Cu(In,Ga)Se2 (CIGS) thin film PV is a thin film PV technology in its early stage of large scale commercialization. CIGS has the advantage of a high cell efficiency (approaching 20%) and module efficiency (~13%), a direct bandgap, a high absorption coefficient, and processes that can work for low cost, large scale manufacturing, including roll-to-roll substrates of polymer or stainless steel. The electronic properties of the cell are very tolerant to compositional variance of the Cu content. The CuInSe2 can be alloyed with Ga (common), Al and S to engineer the bandgap over a wide range for improved performance.
The main area for improvement of CIGS thin film PV is performance reliability and uniformity as manufacturing is scaled up.
Materials characterization using surface analysis methods can be used to support analysis of performance and R&D of efficiency improvements.
The schematic of the CIGS Thin Film PV device structure shown above illustrates some of the ways surface analysis can help.
On the left side of the schematic we see the layered structure. The substrate in this case is soda lime glass, a source of needed Na in the device, but alternative substrates such as stainless steel foil or polyimide sheet are also used in which case an alternate method for adding Na is needed. In the schematic a metal (Mo in this case) is deposited on the glass substrate with thickness on the order of 0.5 µm. The CIGS layer is deposited next with thickness on the order of 2 µm and a thin (~50 nm) CdS layer is deposited on the surface of the CIGS. Alternatives to CdS include CdZnS, Zn(S, O, OH), ZnSe, ZnIn2Se4, In2S3, and ZnMgO.

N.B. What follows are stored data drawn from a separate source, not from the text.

<file path="config.mk">
export PLATFORM = sky130hd
export DESIGN_NAME = mem_io_ctrl
export DESIGN_NICKNAME = d
export VERILOG_FILES = /design/src/rtl/mem_io_pkg.sv /design/src/rtl/mem_io_ctrl_wait_ctr.sv /design/src/rtl/mem_io_ctrl.sv
export SDC_FILE = /design/constraint.sdc
export NUM_CORES = 1
export LEC_CHECK = 0
export CAP_MARGIN = 10
export CORE_MARGIN = 2
export CORE_UTILIZATION = 41
export DETAILED_ROUTE_END_ITERATION = 8
export PLACE_DENSITY = 0.81
export SYNTH_ARGS = -nofsm -noshare
export SYNTH_HDL_FRONTEND = slang
export SYNTH_SLANG_ARGS = --single-unit
</file>
<file path="constraint.sdc">
create_clock -name Clk -period 2.92 [get_ports Clk]
set_clock_uncertainty 0.2 [all_clocks]
set_input_delay 0.584 -clock Clk [delete_from_list [all_inputs] [get_ports Clk]]
set_output_delay 0.584 -clock Clk [all_outputs]
set_load 0.01 [all_outputs]
</file>
`src/rtl/dls_fault_ctrl.sv`:
```
// -----------------------------------------------------------------------------
// dls_fault_ctrl
//
// Fault supervisor for a dual-lockstep VGA pair. It filters the lockstep
// comparator mismatch flag, counts short glitches, and on a confirmed fault
// pulses a soft reset to both VGA instances and then waits for a VSYNC rising
// edge before declaring the pair healthy again. After too many confirmed faults
// it locks out until software unlocks it. An AHB-Lite slave exposes a
// read-only STATUS word and a write-only CTRL word.
//
// Ports
//   HCLK, HRESETn      clock, asynchronous active-low reset
//   DLS_ERROR          lockstep comparator mismatch flag
//   VSYNC              primary VGA vertical sync (HCLK domain)
//   HSEL/HREADY/HWRITE/HTRANS/HADDR/HWDATA   AHB-Lite slave inputs
//   HRDATA, HREADYOUT  AHB-Lite slave outputs (zero wait states)
//   VGA_SRST_n         active-low soft reset to both VGA instances
//   FAULT_IRQ          sticky fault interrupt
//   FATAL              high while locked out
//
// Register map (HADDR[3:2])
//   0x0 STATUS  [2:0] state, [3] FATAL, [4] FAULT_IRQ,
//               [15:8] glitch_cnt, [23:16] retry_cnt
//   0x4 CTRL    bit0 clear IRQ, bit1 clear counters, bit2 unlock (reads 0)
//   0x8/0xC     reserved, read 0
//
// state    | meaning
// ---------+-------------------------------------------------------------
// OK       | pair healthy, watching DLS_ERROR
// SUSPECT  | mismatch seen, counting consecutive error cycles
// RECOVER  | soft reset held low for RST_CYC cycles
// RESYNC   | waiting for a VSYNC rising edge before returning to OK
// LOCKOUT  | retry budget exhausted, FATAL high until reset or unlock
// -----------------------------------------------------------------------------
module dls_fault_ctrl #(
    parameter int unsigned FILTER_CYC = 4,
    parameter int unsigned RST_CYC    = 16,
    parameter int unsigned MAX_RETRY  = 3
) (
    input  logic        HCLK,
    input  logic        HRESETn,
    input  logic        DLS_ERROR,
    input  logic        VSYNC,
    input  logic        HSEL,
    input  logic        HREADY,
    input  logic        HWRITE,
    input  logic [1:0]  HTRANS,
    input  logic [31:0] HADDR,
    input  logic [31:0] HWDATA,
    output logic [31:0] HRDATA,
    output logic        HREADYOUT,
    output logic        VGA_SRST_n,
    output logic        FAULT_IRQ,
    output logic        FATAL
);

    typedef enum logic [2:0] {
        ST_OK      = 3'd0,
        ST_SUSPECT = 3'd1,
        ST_RECOVER = 3'd2,
        ST_RESYNC  = 3'd3,
        ST_LOCKOUT = 3'd4
    } state_t;

    localparam logic [7:0] FILTER_C = 8'(FILTER_CYC);
    localparam logic [7:0] RST_C    = 8'(RST_CYC);
    localparam logic [7:0] MAX_C    = 8'(MAX_RETRY);

    localparam logic [1:0] A_STATUS = 2'd0;
    localparam logic [1:0] A_CTRL   = 2'd1;

    function automatic logic [7:0] sat_inc(input logic [7:0] v);
        return (v == 8'hFF) ? v : v + 8'd1;
    endfunction

    state_t      state_q, state_d;
    logic [7:0]  err_cnt_q, err_cnt_d;
    logic [7:0]  glitch_cnt_q, glitch_cnt_d;
    logic [7:0]  retry_cnt_q, retry_cnt_d;
    logic [7:0]  tmr_q, tmr_d;
    logic        irq_q, irq_d;
    logic        fatal_q, fatal_d;
    logic        srst_n_q, srst_n_d;
    logic        vsync_q, vsync_d;

    logic        dph_valid_q, dph_valid_d;
    logic        dph_write_q, dph_write_d;
    logic [1:0]  dph_addr_q, dph_addr_d;

    logic        confirm;
    logic [7:0]  retry_inc;
    logic        ctrl_wr;
    logic        status_rd;
    logic [31:0] status;
    logic        unused_bits;

    assign unused_bits = ^{HADDR[31:4], HADDR[1:0], HWDATA[31:3]};

    // Address phase captured here; the CTRL write uses HWDATA one cycle later.
    always_comb begin
        dph_valid_d = HSEL & HREADY & HTRANS[1];
        dph_write_d = HWRITE;
        dph_addr_d  = HADDR[3:2];
    end

    assign ctrl_wr   = dph_valid_q & dph_write_q & (dph_addr_q == A_CTRL);
    assign status_rd = dph_valid_q & ~dph_write_q & (dph_addr_q == A_STATUS);
    assign retry_inc = sat_inc(retry_cnt_q);

    always_comb begin
        state_d      = state_q;
        err_cnt_d    = err_cnt_q;
        glitch_cnt_d = glitch_cnt_q;
        retry_cnt_d  = retry_cnt_q;
        tmr_d        = tmr_q;
        irq_d        = irq_q;
        vsync_d      = VSYNC;
        confirm      = 1'b0;

        case (state_q)
            ST_OK: begin
                if (DLS_ERROR) begin
                    if (FILTER_C == 8'd1) begin
                        confirm = 1'b1;
                    end else begin
                        state_d   = ST_SUSPECT;
                        err_cnt_d = 8'd1;
                    end
                end
            end
            ST_SUSPECT: begin
                if (DLS_ERROR) begin
                    if (err_cnt_q + 8'd1 == FILTER_C) begin
                        confirm = 1'b1;
                    end else begin
                        err_cnt_d = err_cnt_q + 8'd1;
                    end
                end else begin
                    state_d      = ST_OK;
                    err_cnt_d    = 8'd0;
                    glitch_cnt_d = sat_inc(glitch_cnt_q);
                end
            end
            ST_RECOVER: begin
                if (tmr_q == 8'd0) begin
                    state_d = ST_RESYNC;
                end else begin
                    tmr_d = tmr_q - 8'd1;
                end
            end
            ST_RESYNC: begin
                if (VSYNC && !vsync_q) begin
                    state_d = ST_OK;
                end
            end
            ST_LOCKOUT: begin
                if (ctrl_wr && HWDATA[2]) begin
                    state_d     = ST_OK;
                    retry_cnt_d = 8'd0;
                end
            end
            default: begin
                state_d = ST_OK;
            end
        endcase

        // IRQ clear is applied before the fault set so a coincident fault wins.
        if (ctrl_wr && HWDATA[0]) begin
            irq_d = 1'b0;
        end

        if (confirm) begin
            err_cnt_d   = 8'd0;
            retry_cnt_d = retry_inc;
            irq_d       = 1'b1;
            tmr_d       = RST_C - 8'd1;
            state_d     = (retry_inc > MAX_C) ? ST_LOCKOUT : ST_RECOVER;
        end

        // Counter clear overrides any increment in the same cycle.
        if (ctrl_wr && HWDATA[1]) begin
            glitch_cnt_d = 8'd0;
            retry_cnt_d  = 8'd0;
        end

        // Outputs are registered from the next state so they line up with it.
        srst_n_d = (state_d != ST_RECOVER);
        fatal_d  = (state_d == ST_LOCKOUT);
    end

    always_ff @(posedge HCLK or negedge HRESETn) begin
        if (!HRESETn) begin
            state_q      <= ST_OK;
            err_cnt_q    <= 8'd0;
            glitch_cnt_q <= 8'd0;
            retry_cnt_q  <= 8'd0;
            tmr_q        <= 8'd0;
            irq_q        <= 1'b0;
            fatal_q      <= 1'b0;
            srst_n_q     <= 1'b1;
            vsync_q      <= 1'b0;
            dph_valid_q  <= 1'b0;
            dph_write_q  <= 1'b0;
            dph_addr_q   <= 2'd0;
        end else begin
            state_q      <= state_d;
            err_cnt_q    <= err_cnt_d;
            glitch_cnt_q <= glitch_cnt_d;
            retry_cnt_q  <= retry_cnt_d;
            tmr_q        <= tmr_d;
            irq_q        <= irq_d;
            fatal_q      <= fatal_d;
            srst_n_q     <= srst_n_d;
            vsync_q      <= vsync_d;
            dph_valid_q  <= dph_valid_d;
            dph_write_q  <= dph_write_d;
            dph_addr_q   <= dph_addr_d;
        end
    end

    assign status = {8'h00, retry_cnt_q, glitch_cnt_q, 3'b000, irq_q, fatal_q, state_q};

    // Read data reflects live register state during the data phase.
    always_comb begin
        HRDATA = 32'h0;
        if (status_rd) begin
            HRDATA = status;
        end
    end

    assign HREADYOUT  = 1'b1;
    assign VGA_SRST_n = srst_n_q;
    assign FAULT_IRQ  = irq_q;
    assign FATAL      = fatal_q;

endmodule
```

Finally a Transparent Conductive Oxide (TCO) such as ZnO/ZnO:Al or ZnO/ITO of thickness 0.2 µm to 0.5 µm is deposited. The light enters from the TCO side, and is absorbed in the CIGS layer where electron-hole pairs are formed. The p/n junction at the CdS/CIGS heterojunction, or a homojunction formed by a Cd-doped surface region of the CIGS at the CdS interface, creates a depletion region which separates the electron and holes and allows them to be collected, thus generating the solar cell current. Two of the key steps in the CIGS solar cell design and fabrication are the process to introduce a controlled profile of the Ga in the CIGS layer and the process to introduce ~0.1% Na into the device. The CIGS layer must be Cu-deficient, and stability of the cell is attributed to a stable formation of a defect pair which is electrically inactive. Each of the layers is multi-crystalline.

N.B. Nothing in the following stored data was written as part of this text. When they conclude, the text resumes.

File: src/rtl/pipe_pkg.sv
// rtl/pipe_pkg.sv - shared pipeline types and constants for hazard control
package pipe_pkg;

    localparam int          REG_AW    = 5;
    localparam logic [31:0] NOP_INSTR = 32'h00000013;

    typedef struct packed {
        logic              v;
        logic [REG_AW-1:0] rd;
    } sb_slot_t;

    typedef enum logic [1:0] {RUN, STALL, FLUSH, FREEZE} mode_t;

    function automatic logic slot_hit(sb_slot_t s, logic [REG_AW-1:0] r);
        return s.v && (s.rd == r);
    endfunction

endpackage

File: src/rtl/hazard_ctrl_if.sv
// rtl/hazard_ctrl_if.sv - ID-stage operand info and stage-register controls
interface hazard_ctrl_if;
    import pipe_pkg::*;

    logic              valid_ID;
    logic [REG_AW-1:0] rs1_ID;
    logic [REG_AW-1:0] rs2_ID;
    logic              use_rs1_ID;
    logic              use_rs2_ID;
    logic [REG_AW-1:0] rd_ID;
    logic              wr_ID;
    logic              redirect_EX;
    logic              dmem_busy;
    logic              en_PC;
    logic              en_IFID;
    logic              NOP_IFID;
    logic              en_IDEX;
    logic              NOP_IDEX;
    logic              en_EXMEM;
    logic              en_MEMWB;

    modport master (
        output valid_ID, rs1_ID, rs2_ID, use_rs1_ID, use_rs2_ID, rd_ID, wr_ID,
        output redirect_EX, dmem_busy,
        input  en_PC, en_IFID, NOP_IFID, en_IDEX, NOP_IDEX, en_EXMEM, en_MEMWB
    );

    modport slave (
        input  valid_ID, rs1_ID, rs2_ID, use_rs1_ID, use_rs2_ID, rd_ID, wr_ID,
        input  redirect_EX, dmem_busy,
        output en_PC, en_IFID, NOP_IFID, en_IDEX, NOP_IDEX, en_EXMEM, en_MEMWB
    );

endinterface

File: src/rtl/hz_scoreboard.sv
// rtl/hz_scoreboard.sv - two-slot (EX, MEM) destination scoreboard with match logic
module hz_scoreboard
    import pipe_pkg::*;
(
    input  logic              clk_HZD,
    input  logic              rst_HZD,
    input  logic              hold,
    input  logic              bubble,
    input  sb_slot_t          load_slot,
    input  logic [REG_AW-1:0] rs1,
    input  logic [REG_AW-1:0] rs2,
    output logic              hit_rs1,
    output logic              hit_rs2,
    output sb_slot_t          ex_slot,
    output sb_slot_t          mem_slot
);

    always_ff @(posedge clk_HZD) begin
        if (!rst_HZD) begin
            ex_slot  <= '0;
            mem_slot <= '0;
        end else if (!hold) begin
            ex_slot  <= bubble ? sb_slot_t'('0) : load_slot;
            mem_slot <= ex_slot;
        end
    end

    assign hit_rs1 = slot_hit(ex_slot, rs1) | slot_hit(mem_slot, rs1);
    assign hit_rs2 = slot_hit(ex_slot, rs2) | slot_hit(mem_slot, rs2);

endmodule

File: src/rtl/hazard_ctrl.sv
// rtl/hazard_ctrl.sv - stall/flush/freeze decode for a pipeline without forwarding
module hazard_ctrl
    import pipe_pkg::*;
#(
    parameter int CNT_W = 32
) (
    input  logic             clk_HZD,
    input  logic             rst_HZD,
    hazard_ctrl_if.slave     hif,
    output logic [CNT_W-1:0] stall_cnt,
    output logic [CNT_W-1:0] flush_cnt
);

    mode_t    mode;
    logic     hit_rs1;
    logic     hit_rs2;
    logic     hz;
    sb_slot_t load_slot;
    sb_slot_t ex_slot;
    sb_slot_t mem_slot;

    assign hz = hif.valid_ID &
                ((hif.use_rs1_ID & (hif.rs1_ID != '0) & hit_rs1) |
                 (hif.use_rs2_ID & (hif.rs2_ID != '0) & hit_rs2));

    assign load_slot.v  = hif.valid_ID & hif.wr_ID & (hif.rd_ID != '0);
    assign load_slot.rd = hif.rd_ID;

    always_comb begin
        mode = RUN;
        if (hif.dmem_busy)        mode = FREEZE;
        else if (hif.redirect_EX) mode = FLUSH;
        else if (hz)              mode = STALL;
    end

    hz_scoreboard u_sb (
        .clk_HZD   (clk_HZD),
        .rst_HZD   (rst_HZD),
        .hold      (mode == FREEZE),
        .bubble    ((mode == STALL) || (mode == FLUSH)),
        .load_slot (load_slot),
        .rs1       (hif.rs1_ID),
        .rs2       (hif.rs2_ID),
        .hit_rs1   (hit_rs1),
        .hit_rs2   (hit_rs2),
        .ex_slot   (ex_slot),
        .mem_slot  (mem_slot)
    );

    // Stage registers only see reset while enabled, so reset forces every enable high.
    always_comb begin
        hif.en_PC    = 1'b1;
        hif.en_IFID  = 1'b1;
        hif.NOP_IFID = 1'b0;
        hif.en_IDEX  = 1'b1;
        hif.NOP_IDEX = 1'b0;
        hif.en_EXMEM = 1'b1;
        hif.en_MEMWB = 1'b1;
        if (rst_HZD) begin
            case (mode)
                FREEZE: begin
                    hif.en_PC    = 1'b0;
                    hif.en_IFID  = 1'b0;
                    hif.en_IDEX  = 1'b0;
                    hif.en_EXMEM = 1'b0;
                    hif.en_MEMWB = 1'b0;
                end
                FLUSH: begin
                    hif.NOP_IFID = 1'b1;
                    hif.NOP_IDEX = 1'b1;
                end
                STALL: begin
                    hif.en_PC    = 1'b0;
                    hif.en_IFID  = 1'b0;
                    hif.NOP_IDEX = 1'b1;
                end
                default: ;
            endcase
        end
    end

    always_ff @(posedge clk_HZD) begin
        if (!rst_HZD) begin
            stall_cnt <= '0;
            flush_cnt <= '0;
        end else begin
            if (mode == STALL) stall_cnt <= stall_cnt + 1'b1;
            if (mode == FLUSH) flush_cnt <= flush_cnt + 1'b1;
        end
    end

endmodule
File: src/flat_wrapper.sv
// flat-port wrapper written by rule: the top's interface ports become plain ports
module hazard_ctrl_flat import pipe_pkg::*;
#(
    parameter int CNT_W = 32
)
  (clk_HZD, rst_HZD, stall_cnt, flush_cnt, hif_valid_ID, hif_rs1_ID, hif_rs2_ID, hif_use_rs1_ID, hif_use_rs2_ID, hif_rd_ID, hif_wr_ID, hif_redirect_EX, hif_dmem_busy, hif_en_PC, hif_en_IFID, hif_NOP_IFID, hif_en_IDEX, hif_NOP_IDEX, hif_en_EXMEM, hif_en_MEMWB);
  hazard_ctrl_if hif_i ();
  input  logic clk_HZD;
  input  logic rst_HZD;
  output logic [CNT_W-1:0] stall_cnt;
  output logic [CNT_W-1:0] flush_cnt;
  input wire logic [$bits(hif_i.valid_ID)-1:0] hif_valid_ID;
  input wire logic [$bits(hif_i.rs1_ID)-1:0] hif_rs1_ID;
  input wire logic [$bits(hif_i.rs2_ID)-1:0] hif_rs2_ID;
  input wire logic [$bits(hif_i.use_rs1_ID)-1:0] hif_use_rs1_ID;
  input wire logic [$bits(hif_i.use_rs2_ID)-1:0] hif_use_rs2_ID;
  input wire logic [$bits(hif_i.rd_ID)-1:0] hif_rd_ID;
  input wire logic [$bits(hif_i.wr_ID)-1:0] hif_wr_ID;
  input wire logic [$bits(hif_i.redirect_EX)-1:0] hif_redirect_EX;
  input wire logic [$bits(hif_i.dmem_busy)-1:0] hif_dmem_busy;
  output wire logic [$bits(hif_i.en_PC)-1:0] hif_en_PC;
  output wire logic [$bits(hif_i.en_IFID)-1:0] hif_en_IFID;
  output wire logic [$bits(hif_i.NOP_IFID)-1:0] hif_NOP_IFID;
  output wire logic [$bits(hif_i.en_IDEX)-1:0] hif_en_IDEX;
  output wire logic [$bits(hif_i.NOP_IDEX)-1:0] hif_NOP_IDEX;
  output wire logic [$bits(hif_i.en_EXMEM)-1:0] hif_en_EXMEM;
  output wire logic [$bits(hif_i.en_MEMWB)-1:0] hif_en_MEMWB;
  assign hif_i.valid_ID = hif_valid_ID;
  assign hif_i.rs1_ID = hif_rs1_ID;
  assign hif_i.rs2_ID = hif_rs2_ID;
  assign hif_i.use_rs1_ID = hif_use_rs1_ID;
  assign hif_i.use_rs2_ID = hif_use_rs2_ID;
  assign hif_i.rd_ID = hif_rd_ID;
  assign hif_i.wr_ID = hif_wr_ID;
  assign hif_i.redirect_EX = hif_redirect_EX;
  assign hif_i.dmem_busy = hif_dmem_busy;
  assign hif_en_PC = hif_i.en_PC;
  assign hif_en_IFID = hif_i.en_IFID;
  assign hif_NOP_IFID = hif_i.NOP_IFID;
  assign hif_en_IDEX = hif_i.en_IDEX;
  assign hif_NOP_IDEX = hif_i.NOP_IDEX;
  assign hif_en_EXMEM = hif_i.en_EXMEM;
  assign hif_en_MEMWB = hif_i.en_MEMWB;
  hazard_ctrl #(.CNT_W(CNT_W)) u_core (.clk_HZD(clk_HZD), .rst_HZD(rst_HZD), .hif(hif_i), .stall_cnt(stall_cnt), .flush_cnt(flush_cnt));
endmodule
File: config.mk
export PLATFORM = sky130hd
export DESIGN_NAME = hazard_ctrl_flat
export DESIGN_NICKNAME = d
export VERILOG_FILES = /design/src/rtl/pipe_pkg.sv /design/src/rtl/hazard_ctrl_if.sv /design/src/rtl/hz_scoreboard.sv /design/src/rtl/hazard_ctrl.sv /design/src/flat_wrapper.sv
export SDC_FILE = /design/constraint.sdc
export NUM_CORES = 1
export LEC_CHECK = 0
export CELL_PAD_IN_SITES_DETAIL_PLACEMENT = 1
export CELL_PAD_IN_SITES_GLOBAL_PLACEMENT = 2
export CORE_AREA = 2 2 106 129
export CTS_CLUSTER_SIZE = 12
export DETAILED_ROUTE_END_ITERATION = 6
export DIE_AREA = 0 0 108 131
export MAX_ROUTING_LAYER = met4
export PLACE_DENSITY_LB_ADDON = 0.1
export SYNTH_ARGS = -nofsm -noshare
export SYNTH_HDL_FRONTEND = slang
export SYNTH_HIERARCHICAL = 1
export SYNTH_SLANG_ARGS = --single-unit
File: constraint.sdc
create_clock -name clk_HZD -period 4.8 [get_ports clk_HZD]
set_input_delay 0.48 -clock clk_HZD [delete_from_list [all_inputs] [get_ports clk_HZD]]
set_output_delay 0.48 -clock clk_HZD [all_outputs]
set_load 0.02 [all_outputs]
==> flow_summary.toml <==
[placement]
dp_hpwl_um = 8141
gpl.final_weighted_congestion = 0.7710
portBuffers = 93
place_area_mm2 = 0.005032

[power_and_ir_drop]
peakVddDrop_uv = 116.8
powerDensity_mw_per_mm2 = 259.6
power.static_leakage_uw = 0.001684

[timing]
fin_crit_ns = 3.974
hold_viol = 0
fin_skew_ns = 0.006615
slew_headroom = 0.4319
drv_slew = 0
worstMarginPinSlew_ns = 0.8498
rsz0062_at_grt = "false"
setup_viol = 0
fmax_ghz = 0.2516
finalCritPeriodShare = 0.8280
fin_tns_setup_ns = 0

[finish]
final_nets = 562
register_area_mm2 = 0.001521
drive_above_1_share = 0.06308
mostFrequentLayoutCell = "clkdlybuf4s50_1"
multi_input_area_mm2 = 0.002326
area_growth_syn_to_layout_pct = 30.76
final_cell_mix = "clkdlybuf4s50_1 (92), dfxtp_1 (76), nand2_1 (39)"
stdcell_area_mm2 = 0.005303
fillers = 1507
diodes = 0

[floorplanning]
start_util = 0.3131
core_mm2 = 0.01295
rows = 46
die_w_um = 108
die_h_um = 131
die_area_mm2 = 0.01415
io_pins = 94

[worst_setup_path]
critPathMaxStageDelay_ns = 0.63
path_max_fanout = 15
crit_type = "in2out"
startpoint_type = "primary input"
path_delay_family = "buffers and inverters"
crit_buf_inv = 2
end_kind = "output port"
crit_chain = "clkdlybuf4s50_1 > or4_1 > o211ai_1 > a21oi_1 > or2_2 > ha_1 > nand2_1 > clkdlybuf4s50_1"
crit_path_frequent_cell = "clkdlybuf4s50_1"
worstPathRequired_ns = 4.32
worstPathArrival_ns = 3.49
cp_slowest_cell = "clkdlybuf4s50_1"

[detailed_routing]
ant_nets = 0
num_vias = 3697
route.detailed.drc = 0
wl_per_cell_um = 16.11
drt-initial-drc-count = 117
vias_per_cell = 5.229
wirelength_um = 11390
drt_pre_antenna_iters = 4

[synth]
muxShareOfSynthArea = 0.04443
synth_area_leader_cell = "dfxtp_1"
yosys.area_share.simple = 0.2968
synth_top_area_frac = 0.3752
synthesis.instances = 458
async_flop_share = 0
netlist_area_mm2 = 0.004055
syn-num-nets = 486
synthXorXnorAreaFrac = 0.09719
ys_seq_area_frac = 0.3752
synth.area.top_cells = "dfxtp_1 (38%), xnor2_1 (7.1%), mux2i_1 (4.4%)"
synth-compound-area-share = 0.1197
synthAdderAreaFrac = 0.01543
ys_ff_latch = 76
synth.distinct_cells = 53
yosys_warnings = 6
synth_ff_type = "dfxtp_1"
synth_edf_count = 0
synth_top_family_by_area = "simple AND/OR/NAND/NOR gates"
avgSynthCellArea_um2 = 8.854

[clocking]
clkLatencyLatePin_ns = 0.33
h-tree-depth = 3
root_buffer = "clkbuf_16"
cts_hold_buf = 0
postCtsResizedCells = 0
clk_path_buf_depth = 2
cts_made_buffers = 9
clkSinkCount = 76
cts.clk_slew.worst_paths_ns = 0.06
cts_setup_buffers = 0
tritoncts = "yes"

[grt]
grt_max_degree = 40
grt_pass1_vias = 3634
grt_pass1_wl_um = 18640
antenna_found_initial = 0
grt_usage = 0.1706
globalRoute.totalOverflow = 0

[flow_run]
cap_violations = 0

[run_status]
status = "complete, no violations"

[worst_hold_path]
worstHoldPathType = "reg2reg"
power by group:
part / total, uW / switching (uW) / internal [uW]
Sequential: 647 / 9.62 / 637
Combinational: 104 / 51.9 / 52.0
Clock: 626 / 266 / 361
Total: 1380 / 327 / 1050
sequential cells by signal, summed over array words and instances (netlist names):
name,count
u_core/flush_cnt,32
u_core/stall_cnt,32
u_core/u_sb/ex_slot,6
u_core/u_sb/mem_slot,6
layout make-up:
type,instances,share of cell area
well taps,168,0.03964
repair buffers,95,0.1774
clock inverters,5,0.005191
clock buffers,11,0.04578
inverters,9,0.006371
multi-input cells,343,0.4386
flip-flops and latches,76,0.2869
cells in the mapped netlist (7+ instances only):
cell type / count
a21oi_1: 19
and3_1: 7
and4_1: 11
clkbuf_1: 18
dfxtp_1: 76
inv_1: 8
mux2i_1: 18
nand2_1: 39
nand2b_1: 17
nand3_1: 22
nand4_1: 18
nor2_1: 28
nor2b_1: 12
nor4_1: 14
o21ai_0: 9
o31ai_1: 8
o41ai_1: 7
or3_1: 7
or4_1: 10
xnor2_1: 33
xor2_1: 12
metal layers:
metal	up-vias	wire, um	part of all wire	global-route usage
met5	-	0	0	-
met4	0	169	0.015	0.06033
met3	14	489	0.043	0.03919
met2	72	5650	0.50	0.2793
met1	1795	5080	0.45	0.2063
li1	1816	-	-	-
kinds of logic (layout without fill, tap and decap cells):
logic type | count (synthesis) | count (layout)
mux | 18 | 18
xor+xnor | 45 | 45
compound gates | 67 | 67
simple gates | 208 | 208
buf+inv | 39 | 120
fa+ha+maj | 5 | 5
flops | 76 | 76
stage by stage:
step                      cells  hold slack, ns  total power, uW  worst slack (ns)    util
final                       707          0.4751             1377            0.8257  0.4095
after global routing        707          0.4991             1439            0.6344  0.4095
after CTS                   707          0.4763             1402            0.8061  0.4095
after detailed placement    691          0.4682            765.6            0.8139  0.3886
after global placement      691          0.4509            764.4            0.9086  0.3886
after floorplan             458          0.5086            722.2             1.871       -
final timing paths:
kind / from / endpoint / slack (ns) / depth (start not counted)
max: hif_rs1_ID[0] / hif_en_MEMWB / 0.83 / 8
min: u_core/flush_cnt[31]$_SDFFE_PN0N_ / u_core/flush_cnt[31]$_SDFFE_PN0N_ / 0.48 / 2
max reg2reg: u_core/u_sb/mem_slot[3]$_SDFFE_PN0N_ / u_core/stall_cnt[21]$_SDFFE_PN0N_ / 1.47 / 11
min reg2reg: u_core/flush_cnt[31]$_SDFFE_PN0N_ / u_core/flush_cnt[31]$_SDFFE_PN0N_ / 0.48 / 2
worst min-delay path, delay by kind of cell, from the launching register on:
kind	cells	cell delay, ns
flip-flops	1	0.32
AND/OR/NAND/NOR	1	0.06
multiplexers	1	0.05
No activity file was read; power rests on OpenSTA's default activity.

On the right side of the schematic are shown some examples of materials analysis. Starting at the bottom, or the beginning of the cell formation, we have the metal layer on the glass substrate. This metal layer is most commonly sputtered Mo which has a target resistivity and allows Na to diffuse from the glass substrate to the upper layers of CdS and CIGS. The thickness and micro-structure of the Mo film is critical to both resistivity and the ability to allow the Na to diffuse. Thickness can be measured by XRR. Microstructure can be characterized by XRD (phase ID), SEM, and AFM. Porosity can be characterized by TEM. Oxygen in the Mo film can affect the properties and this can be determined by XPS and RBS. SIMS can be used to profile the Na through the Mo into the upper layers. If the glass substrate is replaced by a metal foil such as stainless steel, defects in the foil can be characterized by AFM and Auger.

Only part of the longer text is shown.